Per Johansson heißt der Autor, der in seinem Debüt Der Sturm einen einflussreichen deutschen Chefredakteur einen grausigen Tod sterben lässt. Im Sommerloch des Feuilletons ist ja schon zu Genüge ausgewalzt worden, wer hier wen verwurstet hat, aber auch die Desperate Bookwives müssen einen Kommentar loswerden. Einen Per Johansson gibt es nicht, hinter diesem Pseudonym verbirgt sich ein Autorenduo, und ein Teil dieses Duos ist Thomas Steinfeld, seines Zeichens Feuilletonchef der „Süddeutschen Zeitung“. Das Mordopfer, dessen fiktives Leben ziemlich durch den Dreck gezogen wird, ist angeblich niemand anders als der umstrittene Frank Schirrmacher, Herausgeber der „FAZ“, in einer kaum zu durchschauenden literarischen Verkleidung.

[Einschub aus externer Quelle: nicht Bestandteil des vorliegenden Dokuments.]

$ cat src/rtl/uart_irq_ctrl.sv
// rtl/uart_irq_ctrl.sv - UART interrupt controller: line error, RX trigger, char timeout, TX threshold
// Pending bits are raw state; irq_o/irq_id_o are combinational from pend and enables.
module uart_irq_ctrl #(
  parameter int FIFO_DEPTH = 16,
  parameter int CTI_TICKS  = 64,
  localparam int LW = $clog2(FIFO_DEPTH) + 1
) (
  input  logic          clk_i,
  input  logic          rst_i,
  input  logic [3:0]    irq_en_i,
  input  logic [3:0]    clr_i,
  input  logic [2:0]    err_i,
  input  logic [LW-1:0] rx_elem_i,
  input  logic [LW-1:0] tx_elem_i,
  input  logic [LW-1:0] rx_trg_i,
  input  logic [LW-1:0] tx_trg_i,
  input  logic          rx_push_i,
  input  logic          rx_pop_i,
  input  logic          tx_push_i,
  input  logic          baud_tick_i,
  output logic [3:0]    pend_o,
  output logic [2:0]    lsr_o,
  output logic [1:0]    irq_id_o,
  output logic          irq_o
);

  localparam int CW = $clog2(CTI_TICKS + 1);
  localparam logic [LW-1:0] DEPTH_L  = LW'(FIFO_DEPTH);
  localparam logic [CW-1:0] CTI_LAST = CW'(CTI_TICKS - 1);

  logic [3:0]    r_pend;
  logic [2:0]    r_lsr;
  logic [CW-1:0] r_cti_cnt;
  logic          r_thr;

  logic [3:0]    w_pend_n;
  logic [2:0]    w_lsr_n;
  logic [CW-1:0] w_cti_cnt_n;
  logic [LW-1:0] w_rx_trg_eff;
  logic          w_rx_empty;
  logic          w_cti_fire;
  logic          w_thr;
  logic [3:0]    w_masked;

  assign w_rx_trg_eff = (rx_trg_i > DEPTH_L) ? DEPTH_L : rx_trg_i;
  assign w_rx_empty   = (rx_elem_i == '0);
  assign w_thr        = (tx_elem_i <= tx_trg_i);

  always_comb begin
    w_pend_n    = r_pend;
    w_lsr_n     = r_lsr;
    w_cti_cnt_n = r_cti_cnt;
    w_cti_fire  = 1'b0;

    // Line error: a new error beats a same-cycle clear, and only the new causes survive it.
    if (clr_i[0]) begin
      w_lsr_n = err_i;
    end else begin
      w_lsr_n = r_lsr | err_i;
    end
    if (|err_i) begin
      w_pend_n[0] = 1'b1;
    end else if (clr_i[0]) begin
      w_pend_n[0] = 1'b0;
    end

    w_pend_n[1] = (w_rx_trg_eff != '0) && (rx_elem_i >= w_rx_trg_eff);

    if (rx_push_i || rx_pop_i || w_rx_empty) begin
      w_cti_cnt_n = '0;
    end else if (baud_tick_i && (r_cti_cnt == CTI_LAST)) begin
      w_cti_cnt_n = '0;
      w_cti_fire  = 1'b1;
    end else if (baud_tick_i && !r_pend[2]) begin
      w_cti_cnt_n = r_cti_cnt + CW'(1);
    end
    if (w_cti_fire) begin
      w_pend_n[2] = 1'b1;
    end else if (rx_pop_i || w_rx_empty || clr_i[2]) begin
      w_pend_n[2] = 1'b0;
    end

    // TX threshold is edge-triggered so a cleared bit stays quiet while the level persists.
    if (w_thr && !r_thr) begin
      w_pend_n[3] = 1'b1;
    end else if (clr_i[3] || tx_push_i) begin
      w_pend_n[3] = 1'b0;
    end
  end

  always_ff @(posedge clk_i) begin
    if (rst_i) begin
      r_pend    <= '0;
      r_lsr     <= '0;
      r_cti_cnt <= '0;
      r_thr     <= 1'b0;
    end else begin
      r_pend    <= w_pend_n;
      r_lsr     <= w_lsr_n;
      r_cti_cnt <= w_cti_cnt_n;
      r_thr     <= w_thr;
    end
  end

  assign w_masked = r_pend & irq_en_i;

  always_comb begin
    irq_id_o = 2'd0;
    if (w_masked[0]) begin
      irq_id_o = 2'd0;
    end else if (w_masked[1]) begin
      irq_id_o = 2'd1;
    end else if (w_masked[2]) begin
      irq_id_o = 2'd2;
    end else if (w_masked[3]) begin
      irq_id_o = 2'd3;
    end
  end

  assign irq_o  = |w_masked;
  assign pend_o = r_pend;
  assign lsr_o  = r_lsr;

endmodule

$ cat config.mk
export PLATFORM = sky130hd
export DESIGN_NAME = uart_irq_ctrl
export DESIGN_NICKNAME = d
export VERILOG_FILES = /design/src/rtl/uart_irq_ctrl.sv
export SDC_FILE = /design/constraint.sdc
export NUM_CORES = 1
export LEC_CHECK = 0
export CORE_MARGIN = 10
export CORE_UTILIZATION = 42
export CTS_CLUSTER_DIAMETER = 200
export DETAILED_ROUTE_END_ITERATION = 7
export HOLD_SLACK_MARGIN = 0.12
export PLACE_DENSITY_LB_ADDON = 0.12
export SLEW_MARGIN = 10
export SYNTH_ARGS = -nofsm -noshare
export SYNTH_HDL_FRONTEND = slang
export SYNTH_SLANG_ARGS = --single-unit
$ cat constraint.sdc
create_clock -name clk_i -period 2.3 [get_ports clk_i]
set_input_delay 0.69 -clock clk_i [delete_from_list [all_inputs] [get_ports clk_i]]
set_output_delay 0.69 -clock clk_i [all_outputs]
set_load 0.005 [all_outputs]
==> results of run 1 <==
registers in the layout, indices dropped and copies added (netlist names):
| register | cells |
|---|---|
| lsr_o | 3 |
| pend_o | 4 |
| r_thr | 1 |
| r_cti_cnt | 7 |
repair_timing:
action                                  in CTS  in global routing
hold buffers                                 0                  0
endpoints found under the setup margin       3                  1
resized for setup                           11                  1
hold endpoints to repair                     0                  0
pin swaps                                    2                  1
cell type report:
class	instances	area (um2)
clock buffers	4	26.3
flip-flops and latches	15	300
multi-input cells	78	573
inverters	10	37.5
repair buffers	46	453
fillers	156	578
well taps	27	33.8
per-stage QoR:
step / TNS, ns / power (mW) / hold WS, ns / util / area, um2
global route: 0 / 0.624 / 0.499 / 0.711 / 1420
global placement: -0.915 / 0.441 / 0.437 / 0.696 / 1390
floorplan: 0 / 0.340 / 0.430 / - / 908
CTS: 0 / 0.595 / 0.465 / 0.711 / 1420
finish: 0 / 0.588 / 0.461 / 0.711 / 1420
detailed placement: -1.13 / 0.450 / 0.443 / 0.696 / 1390
cell families after synthesis:
kind of cell / Yosys count
AO/OA/AOI/OAI: 21
XOR/XNOR: 6
adder cells (fa/ha/maj): 11
buffers and inverters: 11
flip-flops: 15
multiplexers: 1
AND/OR/NAND/NOR: 39
worst max-delay path, delay by kind of cell:
| family | cells | cell delay (ns) |
|---|---|---|
| buf+inv | 2 | 0.48 |
| compound gates | 1 | 0.16 |
| simple gates | 1 | 0.16 |
cells in the final DEF, fill, tap and decap left out, drive strengths merged, types with 2 or more instances in the layout:
cell type / instances
clkdlybuf4s50: 38
nor2: 15
dfxtp: 15
ha: 11
inv: 10
a21oi: 8
nand2: 7
dlygate4sd2: 5
nand4: 5
xor2: 4
clkbuf: 4
nor2b: 3
a22oi: 2
nor3: 2
a2111oi: 2
o21ai: 2
xnor2: 2
nor4: 2
clkdlybuf4s15: 2
per-layer routing:
metal / GRT usage / up-vias
li1: - / 470
met1: 0.120 / 437
met2: 0.213 / 44
met3: 0.0719 / 7
met4: 0.0471 / 0
met5: 0 / -
power breakdown:
group,switching (mW),leakage [nW],internal (mW)
logic,0.0581,0.451,0.101
clock network,0.0807,0.0150,0.0673
registers,0.00954,0.123,0.271
total,0.148,0.589,0.439
final timing paths:
path / startpoint / to / slack (ns) / cells past startpoint
worst max register to register: r_cti_cnt[0] / r_cti_cnt[2] / 0.90 / 4
worst min-delay path: r_thr / pend_o[3] / 0.46 / 2
worst min register to register: r_thr / pend_o[3] / 0.46 / 2
worst max-delay path: irq_en_i[1] / irq_id_o[1] / 0.12 / 4
==> results.py, run 1 <==
metrics = {
    "clocking": {
        "cts_setup_buffers": 0,
        "cts_sinks": 15,
        "htree_levels": 1,
        "numCtsBuffers": 3,
        "path_clk_slew_ns": 0.08,
        "root_buffer": "clkbuf_4",
        "cts_tree": "done",
        "clk_latency_ns": 0.28,
        "clockBufferDepth": 2,
    },
    "critical_path": {
        "cp_slowest_stage_delay_ns": 0.26,
        "cp_max_fo": 2,
        "worst-setup-path-type": "in -> out",
        "cp.required_ns": 1.61,
        "setup.worst_path.start_class": "input port",
        "critPathSlowestCell": "dlygate4sd2_1",
        "worst_setup_path_end_kind": "primary output",
        "cp_data_arrival_time_ns": 1.49,
        "path_cells": "dlygate4sd2_1, a22oi_2, nor2b_1, clkdlybuf4s15_2",
    },
    "drt": {
        "drc": 0,
        "drt_iter0_drc": 52,
        "routed_wl_um": 2700,
        "ant_nets": 0,
        "wl_met2_um": 1300,
        "m1WireLength_um": 1020,
        "highest_layer": "met4",
        "wl_met3_um": 335,
        "drtPass1Iterations": 4,
        "routedWlPerCell_um": 15.0,
        "vias": 958,
        "viasPerCell": 5.32,
    },
    "global_route": {
        "grt_max_degree": 9,
        "grt.total_usage": 0.124,
        "grt_antenna_before_repair": 0,
        "grt_pass1_wl_um": 4340,
        "grt_overflow": 0,
        "grt_pass1_vias": 1020,
    },
    "timing": {
        "fin_ws_ns": 0.120,
        "setup_viol": 0,
        "maxSlewViolCount": 0,
        "rsz0062_at_grt": "false",
        "hold_viol": 0,
        "clock.fmax_ghz": 0.459,
        "min_period_ns": 2.18,
        "finClkSkew_ns": 0.00103,
        "fin_crit_sh": 0.948,
        "max_slew_margin": 0.645,
        "tightest_slew_ns": 0.529,
    },
    "logic_synthesis": {
        "synthAdderAreaFrac": 0.152,
        "synth-xor-area-share": 0.0579,
        "yosys_warnings": 0,
        "synth.avg_cell_area_um2": 8.73,
        "synth-async-reset-ratio": 0,
        "synth_seq_cells": 15,
        "synth.top_cells.by_area": "dfxtp_1 33%, ha_1 15%, nor2_1 6.2%",
        "netlist_instances": 104,
        "synth_cell_types": 31,
        "synth_ff_type": "dfxtp_1",
        "yosysTopAreaCellShare": 0.331,
        "synth_seq_area_share": 0.331,
        "synth-edff-count": 0,
        "synth_compound_area_frac": 0.172,
        "netlist_top_cells_count": "15 x dfxtp_1, 15 x nor2_1, 11 x ha_1",
        "synth_nets": 152,
        "synth.cell_area_um2": 908,
        "synth-simple-area-share": 0.227,
        "synth_mux_area_frac": 0.0110,
        "synth_top_family_by_area": "simple AND/OR/NAND/NOR gates",
        "synth_top_cell_by_area": "dfxtp_1",
    },
    "cells_and_area": {
        "synthToLayoutAreaGrowth_pct": 56.7,
        "fin_nets": 202,
        "instances_no_fill": 180,
        "antennaDiodeCount": 0,
        "drive_above_1_share": 0.0915,
    },
    "worst_hold_path": {
        "hold_path_class": "reg -> reg",
    },
    "die": {
        "rows": 16,
        "coreArea_mm2": 0.00200,
        "dieHeight_um": 66.5,
        "die_x_um": 66.5,
        "dieArea_mm2": 0.00442,
        "ios": 47,
        "initial_core_util": 0.454,
    },
    "outcome": {
        "status": "completed",
    },
    "placement": {
        "place_hpwl_um": 2320,
        "gp_congestion": 0.823,
        "dp_slack_ns": -0.397,
        "dp_cells": 176,
        "portBuffers": 45,
    },
    "power_and_ir_drop": {
        "power_density_mw_per_mm2": 413,
        "vdd_drop_max_uv": 402,
        "p_leak_nw": 0.589,
    },
    "run": {
        "drv_cap": 0,
    },
}
Note: power is estimated with default switching activity, not from simulation.
==> run 2: changes to the inputs <==
Settings changed: CAP_MARGIN set to 10, REMOVE_ABC_BUFFERS set to 1.
==> run 2 against run 1 <==
  * Cell count rose by 0.56%
  * Register-to-register slack barely moved
  * First-iteration DRC count fell by 58%
  * Hold slack improved by 0.022 ns
  * Die area did not move
  * Critical path depth did not move
==> results.py, run 2 (synthesis results as in run 1) <==
metrics = {
    "outcome": {
        "status": "completed",
    },
    "critical_path": {
        "cp_data_arrival_time_ns": 1.48,
        "worst-setup-path-type": "in -> out",
        "setup.worst_path.start_class": "input port",
        "cp.required_ns": 1.61,
        "cp_max_fo": 2,
        "worst_setup_path_end_kind": "primary output",
    },
    "drt": {
        "drt_iter0_drc": 22,
        "ant_nets": 0,
        "routedWlPerCell_um": 14.0,
        "routed_wl_um": 2530,
        "drtPass1Iterations": 4,
        "viasPerCell": 5.12,
        "vias": 927,
        "drc": 0,
    },
    "placement": {
        "portBuffers": 45,
        "place_hpwl_um": 2140,
        "gp_congestion": 0.803,
        "dp_cells": 177,
    },
    "global_route": {
        "grt_overflow": 0,
        "grt_antenna_before_repair": 0,
        "grt_pass1_wl_um": 4110,
        "grt_max_degree": 9,
        "grt_pass1_vias": 960,
        "grt.total_usage": 0.118,
    },
    "cells_and_area": {
        "final_common_cell": "clkdlybuf4s50_1",
        "instances_no_fill": 181,
        "largest_reg_flops": 7,
        "antennaDiodeCount": 0,
        "regMostFlops": "r_cti_cnt",
        "synthToLayoutAreaGrowth_pct": 57.4,
        "drive_above_1_share": 0.104,
        "final_cell_mix": "38 x clkdlybuf4s50_1, 15 x nor2_1, 15 x dfxtp_1, 11 x ha_1, 10 x inv_1",
        "fin_nets": 203,
    },
    "clocking": {
        "clk_latency_ns": 0.29,
        "path_clk_slew_ns": 0.09,
        "numCtsBuffers": 3,
        "root_buffer": "clkbuf_4",
        "cts_setup_buffers": 0,
        "htree_levels": 1,
        "cts_tree": "done",
        "clockBufferDepth": 2,
        "cts_sinks": 15,
    },
    "worst_hold_path": {
        "hold_path_class": "reg -> reg",
    },
    "die": {
        "rows": 16,
        "die_x_um": 66.5,
        "coreArea_mm2": 0.00200,
        "ios": 47,
        "dieArea_mm2": 0.00442,
        "dieHeight_um": 66.5,
        "initial_core_util": 0.454,
    },
    "timing": {
        "clock.fmax_ghz": 0.462,
        "fin_hold_ws_ns": 0.483,
        "max_slew_margin": 0.652,
        "setup_viol": 0,
        "tns_ns": 0,
        "finClkSkew_ns": 0.00983,
        "fin_crit_sh": 0.941,
        "rsz0062_at_grt": "false",
        "hold_viol": 0,
        "tightest_slew_ns": 0.519,
        "min_period_ns": 2.17,
        "maxSlewViolCount": 0,
    },
    "power_and_ir_drop": {
        "power_density_mw_per_mm2": 415,
        "pwr-share-seq": 0.471,
        "internal_power_uw": 440,
        "combPwrFrac": 0.270,
        "total_power_uw": 594,
        "swShare": 0.258,
        "clock_power_share": 0.260,
        "p_leak_nw": 0.603,
        "power_switching_uw": 153,
        "vdd_drop_max_uv": 380,
    },
    "run": {
        "drv_cap": 0,
    },
}
-- run 2: area by class of cell --
cell class              count  area [um2]
well taps                  27        33.8
fillers                   170         572
flip-flops and latches     15         300
repair buffers             47         459
inverters                  10        37.5
multi-input cells          78         573
clock buffers               4        26.3
-- run 2: path summary, 6_finish.rpt --
| path | slack (ns) | startpoint | end | depth (start not counted) |
|---|---|---|---|---|
| max | 0.13 | irq_en_i[1] | irq_o | 4 |
| min | 0.48 | r_thr | pend_o[3] | 2 |
| max reg2reg | 0.90 | r_cti_cnt[0] | r_cti_cnt[1] | 4 |
| min reg2reg | 0.48 | r_thr | pend_o[3] | 2 |
-- run 2: worst max-delay path, stage by stage --
cell and delay, ns:
dlygate4sd2_1 0.26, a22oi_2 0.19, nand2_1 0.06, dlygate4sd2_1 0.27
-- run 2: layer usage --
| layer | wire length (um) | global-route usage | up-vias | part of all wire |
|---|---|---|---|---|
| met2 | 1160 | 0.196 | 38 | 0.46 |
| met5 | 0 | 0 | - | 0 |
| met1 | 1020 | 0.122 | 415 | 0.40 |
| met3 | 323 | 0.0753 | 3 | 0.13 |
| met4 | 23 | 0.0314 | 0 | 0.0091 |
| li1 | - | - | 471 | - |
-- run 2: what timing repair did --
item	in CTS	in global routing
setup endpoints to repair	3	1
resized for setup	13	1
hold buffers	0	0
pin swaps	3	1
-- run 2: power by group through the flow --
stage	registers [mW]	clock network (mW)	logic, mW
2_1_floorplan	0.284	0	0.0529
3_3_place_gp	0.284	0	0.160
3_5_place_dp	0.284	0	0.164
4_1_cts	0.279	0.162	0.162
5_1_grt	0.281	0.175	0.177
6_report	0.279	0.154	0.160
-- run 2: stage by stage --
stage	setup slack, ns	util	cell area [um2]
2_1_floorplan	0.500	-	901
3_3_place_gp	-0.375	0.699	1400
3_5_place_dp	-0.394	0.699	1400
4_1_cts	0.00309	0.713	1430
5_1_grt	0.0467	0.714	1430
6_report	0.135	0.714	1430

Wir fragen uns, ob man persönliche Animositäten als Literatur verkleiden muss – das mag ganz unterhaltsam für den anscheinend inzestuös kleinen Kreis der Feuilleton-Schreiber sein, aber muss uns Leser dies wirklich interessieren? Wirklich ärgerlich an der peinlichen Chose finden wir, dass ein so geschätzter Verlag wie Fischer sich nicht entblödet, Leser und Buchhändler mit fiktiven Biografien des Autors, der Übersetzerin und weiteren kleinen Unwahrheiten zu verschaukeln. Das einzig beeindruckende an der Traumabewältigung Herrn Steinfelds, der angeblich wegen schwerer Differenzen mit Herrn Schirrmacher von der „FAZ“ zur „Süddeutschen“ wechselte, ist die Reaktion des „FAZ“-Herausgebers. Der kommentierte kurz und knapp: „Ich lese keine Schwedenkrimis.“ Prima. Wir auch nicht. Zumindest nicht diesen.